The success of the Lenz collection of Zero art at Sotheby’s in London has put new emphasis on Sotheby’s Amsterdam sale of the Peter Stuyvesant Collection, according to the Wall Street Journal:
What started small grew year after year into the renowned Peter Stuyvesant Collection, now the BATartventure Collection that today boasts more than 1,000 works from artists in some 40 countries. They include France’s dramatic, humorous and colorful sculptress Niki de Saint Phalle; Italy’s creator of striking geographic landscapes Alighiero Boetti; and the nail pictures of Germany’s Zero movement artist Gunther Uecker. Mr. Uecker’s white nail creation “Hair of the Nymphs” (1964) sold for £825,250 at Sotheby’s benchmark contemporary-art sale in London on Feb. 10, far above the estimate of £100,00-£150,000.

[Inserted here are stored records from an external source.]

This design comes from an exercise in tuning for small area, a short achievable clock period and few clock cycles per item on the open sky130 flow, not from production work.
RTL that was checked went through simulation tests only; none was proved equivalent to the original.

// alpha_compositor
module alpha_compositor (
    input  wire         clk,
    input  wire         rst,         
    input  wire         cmd_valid,
    output wire         cmd_ready,
    input  wire [127:0] cmd,
    output reg          rsp_valid,
    input  wire         rsp_ready,
    output wire [47:0]  rsp
);
Settings: LEC_CHECK=0, ABC_AREA=1, CAP_MARGIN=20, CORE_MARGIN=2, CORE_UTILIZATION=60, CTS_CLUSTER_DIAMETER=100, CTS_CLUSTER_SIZE=30, SLEW_MARGIN=75; clock period 33.0 ns.
standard.sh (not shown) runs the stock make flow with config.mk's settings and CLKGATE_MAP_FILE= SYNTH_SCRIPT=/design/flow/synth_recipe.tcl, a recipe that flattens the netlist after the stock synthesis.
==> flow/flow/run.sh <==
#!/bin/bash
# The standard layout, with sky130_fd_sc_hd__buf_1 as the buffer that
# buffer_ports puts on every input and output port.
set -euo pipefail
export BUFFER_PORTS_ARGS="-buffer_cell sky130_fd_sc_hd__buf_1"
bash standard.sh > standard_flow.log 2>&1
The first run produced a clean layout.
Testbench counts at the start, summed over its fixed seeds: cycles 18,018, items 18,000.
Then changed:
- SLEW_MARGIN: 75 -> 85
Result: Flip-flop and latch count is unchanged; setup slack loses 4.2 ns; utilization came out higher by 12 points; cell area came out higher by about a fifth; non-clock buffer count came out higher by 151.
Then changed:
- SLEW_MARGIN: 85 -> 70
Outcome: The changed run produced a clean layout; worst setup slack improved by 4.2 ns; hold slack is about the same; first-iteration DRC count falls by 11%.
Then changed:
- SLEW_MARGIN: 70 -> 60
Outcome: Global-route usage falls by 0.56 points. Clock skew came out higher by 0.0032 ns. Via count goes down by about 0.8%. Wire length falls by 0.80%.
Then changed:
- SLEW_MARGIN: 60 -> 50
What happened: Non-clock buffer count stays the same. Core utilization is lower by 0.23 points. Synthesized cell count is unchanged. Worst hold slack hardly moves.

* * *

alpha_compositor, a different RTL version from the one above (not shown whole).
For scale: ~210 flip-flops, ~180 I/O pins, ~18000 sq um of cells after synthesis.
clock: 33.0 ns
lec_check: 0
abc_area: 1
cap_margin: 20
core_margin: 2
core_utilization: 40
slew_margin: 70
run.sh (not shown) runs the stock make flow with config.mk's settings and CLKGATE_MAP_FILE= SYNTH_SCRIPT=/design/flow/synth_recipe.tcl, a recipe that flattens the netlist after the stock synthesis.
Stock flow here: none of the scripts above is used.
Testbench counts at the start, summed over its fixed seeds: cycles 18,018, items 18,000.
Next try:
==> flow/flow/run.sh (new file) <==
#!/bin/bash
# The standard layout, with sky130_fd_sc_hd__buf_2 as the buffer that
# buffer_ports puts on every input and output port.
set -euo pipefail
export BUFFER_PORTS_ARGS="-buffer_cell sky130_fd_sc_hd__buf_2"
bash standard.sh > standard_flow.log 2>&1
==> flow/standard.sh (new file) <==
#!/bin/bash
# synth_recipe.tcl (not shown) runs the flow's synth.tcl, then flattens the netlist and writes it again
# the make line also repeats each setting of config.mk as NAME=value (left out here)
make -C /OpenROAD-flow-scripts/flow DESIGN_CONFIG=/design/flow/config.mk WORK_HOME=/design/flow/orfs CLKGATE_MAP_FILE= SYNTH_SCRIPT=/design/flow/synth_recipe.tcl "${@:-finish}"
- SLEW_MARGIN: 70 -> 20
removed: flow/run.sh
Effect:
- worst setup slack improves by 0.013 ns
- cell area drops by a few percent
- clock-buffer cell count goes down by 5
- die area does not change
- wire length goes down by a few percent
- core utilization went down by 2.7 points
Next try:
==> flow/run.sh (new file) <==
#!/bin/bash
# synth_recipe.tcl (not shown) runs the flow's synth.tcl, then flattens the netlist and writes it again
# the make line also repeats each setting of config.mk as NAME=value (left out here)
make -C /OpenROAD-flow-scripts/flow DESIGN_CONFIG=/design/flow/config.mk WORK_HOME=/design/flow/orfs CLKGATE_MAP_FILE= SYNTH_SCRIPT=/design/flow/synth_recipe.tcl finish
- CAP_MARGIN: 20 -> 50
- SLEW_MARGIN: 20 -> 50
removed: flow/flow/run.sh
removed: flow/standard.sh
- first-iteration DRC count shrinks by a little under a tenth
- core utilization grows by 2.1 points
- non-clock buffer count grows by 5
- routed wire length grows by a few percent

* * *

Another version of the RTL of alpha_compositor (not shown whole).
Size: roughly 2400 cells after synthesis, roughly 210 flip-flops, about 180 I/O pins, roughly 18000 um2 of cells after synthesis.
Settings: LEC_CHECK=0, ABC_AREA=1, CAP_MARGIN=20, CORE_MARGIN=2, CORE_UTILIZATION=70, CTS_CLUSTER_DIAMETER=100, CTS_CLUSTER_SIZE=30, SLEW_MARGIN=40; clock period 33.0 ns.
standard.sh (not shown) runs the stock make flow with config.mk's settings and CLKGATE_MAP_FILE= SYNTH_SCRIPT=/design/flow/synth_recipe.tcl, a recipe that flattens the netlist after the stock synthesis.
==> flow/flow/run.sh <==
#!/bin/bash
# The standard layout, with sky130_fd_sc_hd__buf_2 as the buffer that
# buffer_ports puts on every input and output port.
set -euo pipefail
export BUFFER_PORTS_ARGS="-buffer_cell sky130_fd_sc_hd__buf_2"
bash standard.sh > standard_flow.log 2>&1
The baseline went through all stages and came out clean.
Testbench counts at the start, summed over its fixed seeds: cycles 18,018, items 18,000.
Then changed:
CORE_UTILIZATION = 60   (was 70)
SLEW_MARGIN = 70   (was 40)
Die area grows by about a fifth.
Final cell count grows by a few percent.
Clock-buffer cell count grows by 2.
Routed wire length grows slightly.
Core utilization shrinks by 8.7 points.

* * *

alpha_compositor, a different RTL version from the one above (not shown whole).
Size: ~2,400 cells after synthesis, ~210 flip-flops, roughly 0.018 sq mm of cells after synthesis.
export LEC_CHECK = 0
export ABC_AREA = 1
export CAP_MARGIN = 20
export CORE_MARGIN = 2
export CORE_UTILIZATION = 60
export CTS_CLUSTER_DIAMETER = 100
export CTS_CLUSTER_SIZE = 30
export SLEW_MARGIN = 70
create_clock -name core_clock -period 33.0 [get_ports {clk}]
==> flow/flow/run.sh <==
#!/bin/bash
# The standard layout, with sky130_fd_sc_hd__buf_1 as the buffer that
# buffer_ports puts on every input and output port.
set -euo pipefail
export BUFFER_PORTS_ARGS="-buffer_cell sky130_fd_sc_hd__buf_1"
bash standard.sh > standard_flow.log 2>&1
Testbench counts at the start, summed over its fixed seeds: cycles 18,018, items 18,000.
Rerun with:
--- a/flow/config.mk
+++ b/flow/config.mk
@@ -10,3 +10,3 @@
 export CORE_MARGIN = 2
-export CORE_UTILIZATION = 60
+export CORE_UTILIZATION = 70
 export CTS_CLUSTER_DIAMETER = 100
Design area stays flat. Worst setup slack is worse by 35 ps. Cell count fell slightly. Register-to-register slack is worse by 70 ps. Non-clock buffer count rose by 2. Die area fell by roughly a tenth. Wire length rose by a few percent. Critical path depth is unchanged. Hold slack is better by 4.0 ps.
Rerun with:
--- a/flow/config.mk
+++ b/flow/config.mk
@@ -10,5 +10,6 @@
 export CORE_MARGIN = 2
-export CORE_UTILIZATION = 70
+export CORE_UTILIZATION = 60
 export CTS_CLUSTER_DIAMETER = 100
 export CTS_CLUSTER_SIZE = 30
+export PLACE_DENSITY = 0.8
 export SLEW_MARGIN = 70
Outcome: The new run completed with no timing, DRC or antenna violations. Hold slack improves by 16 ps. Cell count grows by 2.0%. Synthesized cell count is unchanged. Via count drops by 3.4%. Register-to-register slack improves by 70 ps. Non-clock buffer count stays the same.
Rerun with:
==> flow/flow/run.sh (replaced) <==
#!/bin/bash
# The standard layout, with sky130_fd_sc_hd__buf_2 as the buffer that
# buffer_ports puts on every input and output port.
set -euo pipefail
export BUFFER_PORTS_ARGS="-buffer_cell sky130_fd_sc_hd__buf_2"
bash standard.sh > standard_flow.log 2>&1
--- a/flow/config.mk
+++ b/flow/config.mk
@@ -13,3 +13,2 @@
 export CTS_CLUSTER_SIZE = 30
-export PLACE_DENSITY = 0.8
 export SLEW_MARGIN = 70
What happened: Wire length is lower slightly. Sequential share of layout area fell by 0.21 points. Die area is unchanged. Setup slack stays flat.

* * *

Another version of the RTL of alpha_compositor (not shown whole).
Size: ~210 flip-flops, about 180 I/O pins.
export LEC_CHECK = 0
export ABC_AREA = 1
export CAP_MARGIN = 20
export CORE_MARGIN = 2
export CORE_UTILIZATION = 60
export CTS_CLUSTER_DIAMETER = 100
export CTS_CLUSTER_SIZE = 30
export SLEW_MARGIN = 70
create_clock -name core_clock -period 33.0 [get_ports {clk}]
==> flow/flow/run.sh <==
#!/bin/bash
# The standard layout, with sky130_fd_sc_hd__buf_2 as the buffer that
# buffer_ports puts on every input and output port.
set -euo pipefail
export BUFFER_PORTS_ARGS="-buffer_cell sky130_fd_sc_hd__buf_2"
bash standard.sh > standard_flow.log 2>&1
The first run finished with timing, DRC and antenna clean.
Rerun with:
CTS_CLUSTER_DIAMETER = default   (was 100)
CTS_CLUSTER_SIZE = default   (was 30)
The changed run passed the timing, design-rule and antenna checks.
Final area rises by 2.2%.
Die area is unchanged.
Routed wire length rises by 1.1%.
Final cell count rises by 0.87%.
Utilization rises by 1.5 points.
Function was not checked in any run of this note: the RTL went through the layout flow alone.

* * *

Setup of the baseline:
alpha_compositor, a different RTL version from the one above (not shown whole).
Size: about 2500 cells after synthesis, roughly 180 I/O pins.
export LEC_CHECK = 0
export ABC_AREA = 1
export CAP_MARGIN = 20
export CORE_MARGIN = 2
export CORE_UTILIZATION = 60
export SLEW_MARGIN = 20
create_clock -name core_clock -period 33.0 [get_ports {clk}]
Scripts as last shown in full above: flow/flow/run.sh
Testbench counts of the baseline, summed over its fixed seeds: cycles 18,018, items 18,000.
Input-level comparison between the candidate and the baseline:
# the baseline
export LEC_CHECK = 0
export ABC_AREA = 1
export CAP_MARGIN = 20
export CORE_MARGIN = 2
export CORE_UTILIZATION = 60
export SLEW_MARGIN = 20
create_clock -name core_clock -period 33.0 [get_ports {clk}]
# the candidate
export LEC_CHECK = 0
export ABC_AREA = 1
export CAP_MARGIN = 20
export CORE_MARGIN = 2
export CORE_UTILIZATION = 60
export SLEW_MARGIN = 70
create_clock -name core_clock -period 33.0 [get_ports {clk}]
### Flow results
- Delta (the candidate minus the baseline): total CTS buffers now smaller; final period demand of the worst path fell by 0.57 ns; post-layout utilization of the core went up 0.90 points.
- As far as critical path depth goes, the candidate and the baseline are indistinguishable; the numbers are identical.
- Clock-buffer cell count grows by a few percent when moving from the baseline to the candidate.

==> static timing again, ports no longer ideal <==
The flow's constraints put no driver on any port. The routed layouts listed below were extracted and timed again, unchanged, in two steps.
Step 1: set_driving_cell puts a clkbuf_16 on clk and a buf_2 on each other input, an assumption about the parent block.
Step 2, shift: input delay + t, output delay - t, t = (earliest + latest rising clock arrival at the registers) / 2. This alone moves slack from input paths to output paths.
Three values: ideal, step 1, step 2; two values: the first two.
run	t (ns)	slack for setup (ns)	worst data-port slew with drivers (ns)
the first run of note 1	0.520	25.227 / 25.190 / 24.957	0.10
the second run of note 1	0.534	21.016 / 21.016 / 21.016	0.09
the third run of note 1	0.532	25.245 / 25.204 / 24.944	0.10
the fourth run of note 1	0.520	25.248 / 25.209 / 24.927	0.09
the fifth run of note 1	0.529	25.226 / 25.183 / 24.920	0.09
the first run of note 2	0.611	24.808 / 24.753 / 24.309	0.05
the second run of note 2	0.609	24.820 / 24.851 / 24.243	0.05
the third run of note 2	0.609	24.812 / 24.756 / 24.233	0.05
the first run of note 3	0.552	25.170 / 25.111 / 24.765	0.04
the second run of note 3	0.530	25.223 / 25.177 / 25.041	0.04
the first run of note 4	0.547	25.250 / 25.194 / 24.881	0.10
the second run of note 4	0.536	25.216 / 25.173 / 24.813	0.09
the third run of note 4	0.550	25.232 / 25.175 / 24.748	0.06
the fourth run of note 4	0.546	25.233 / 25.177 / 24.944	0.08
the first run of note 5	0.548	25.258 / 25.206 / 25.113	0.05
the second run of note 5	0.611	25.200 / 25.147 / 25.093	0.05
the baseline	0.581	24.453 / 24.483 / 23.902	0.07
the candidate	0.570	25.027 / 25.058 / 24.489	0.08
After both steps every run listed still meets setup and hold. For the third run of note 2, which loses most, drivers alone change the setup slack by -0.056 ns; drivers and shift together by -0.579 ns.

On March 8, Sotheby’s in Amsterdam will offer 163 works from the collection, now owned by British American Tobacco Netherlands. (British American Tobacco took control of the extensive corporate collection after the merger in 1999 of BAT and Rothmans International PLC, to which Turmac belonged.) The vast factory in Zevenaar, where the paintings hung dramatically from overhead ducts and rafters, closed in 2008, leaving the art without a home.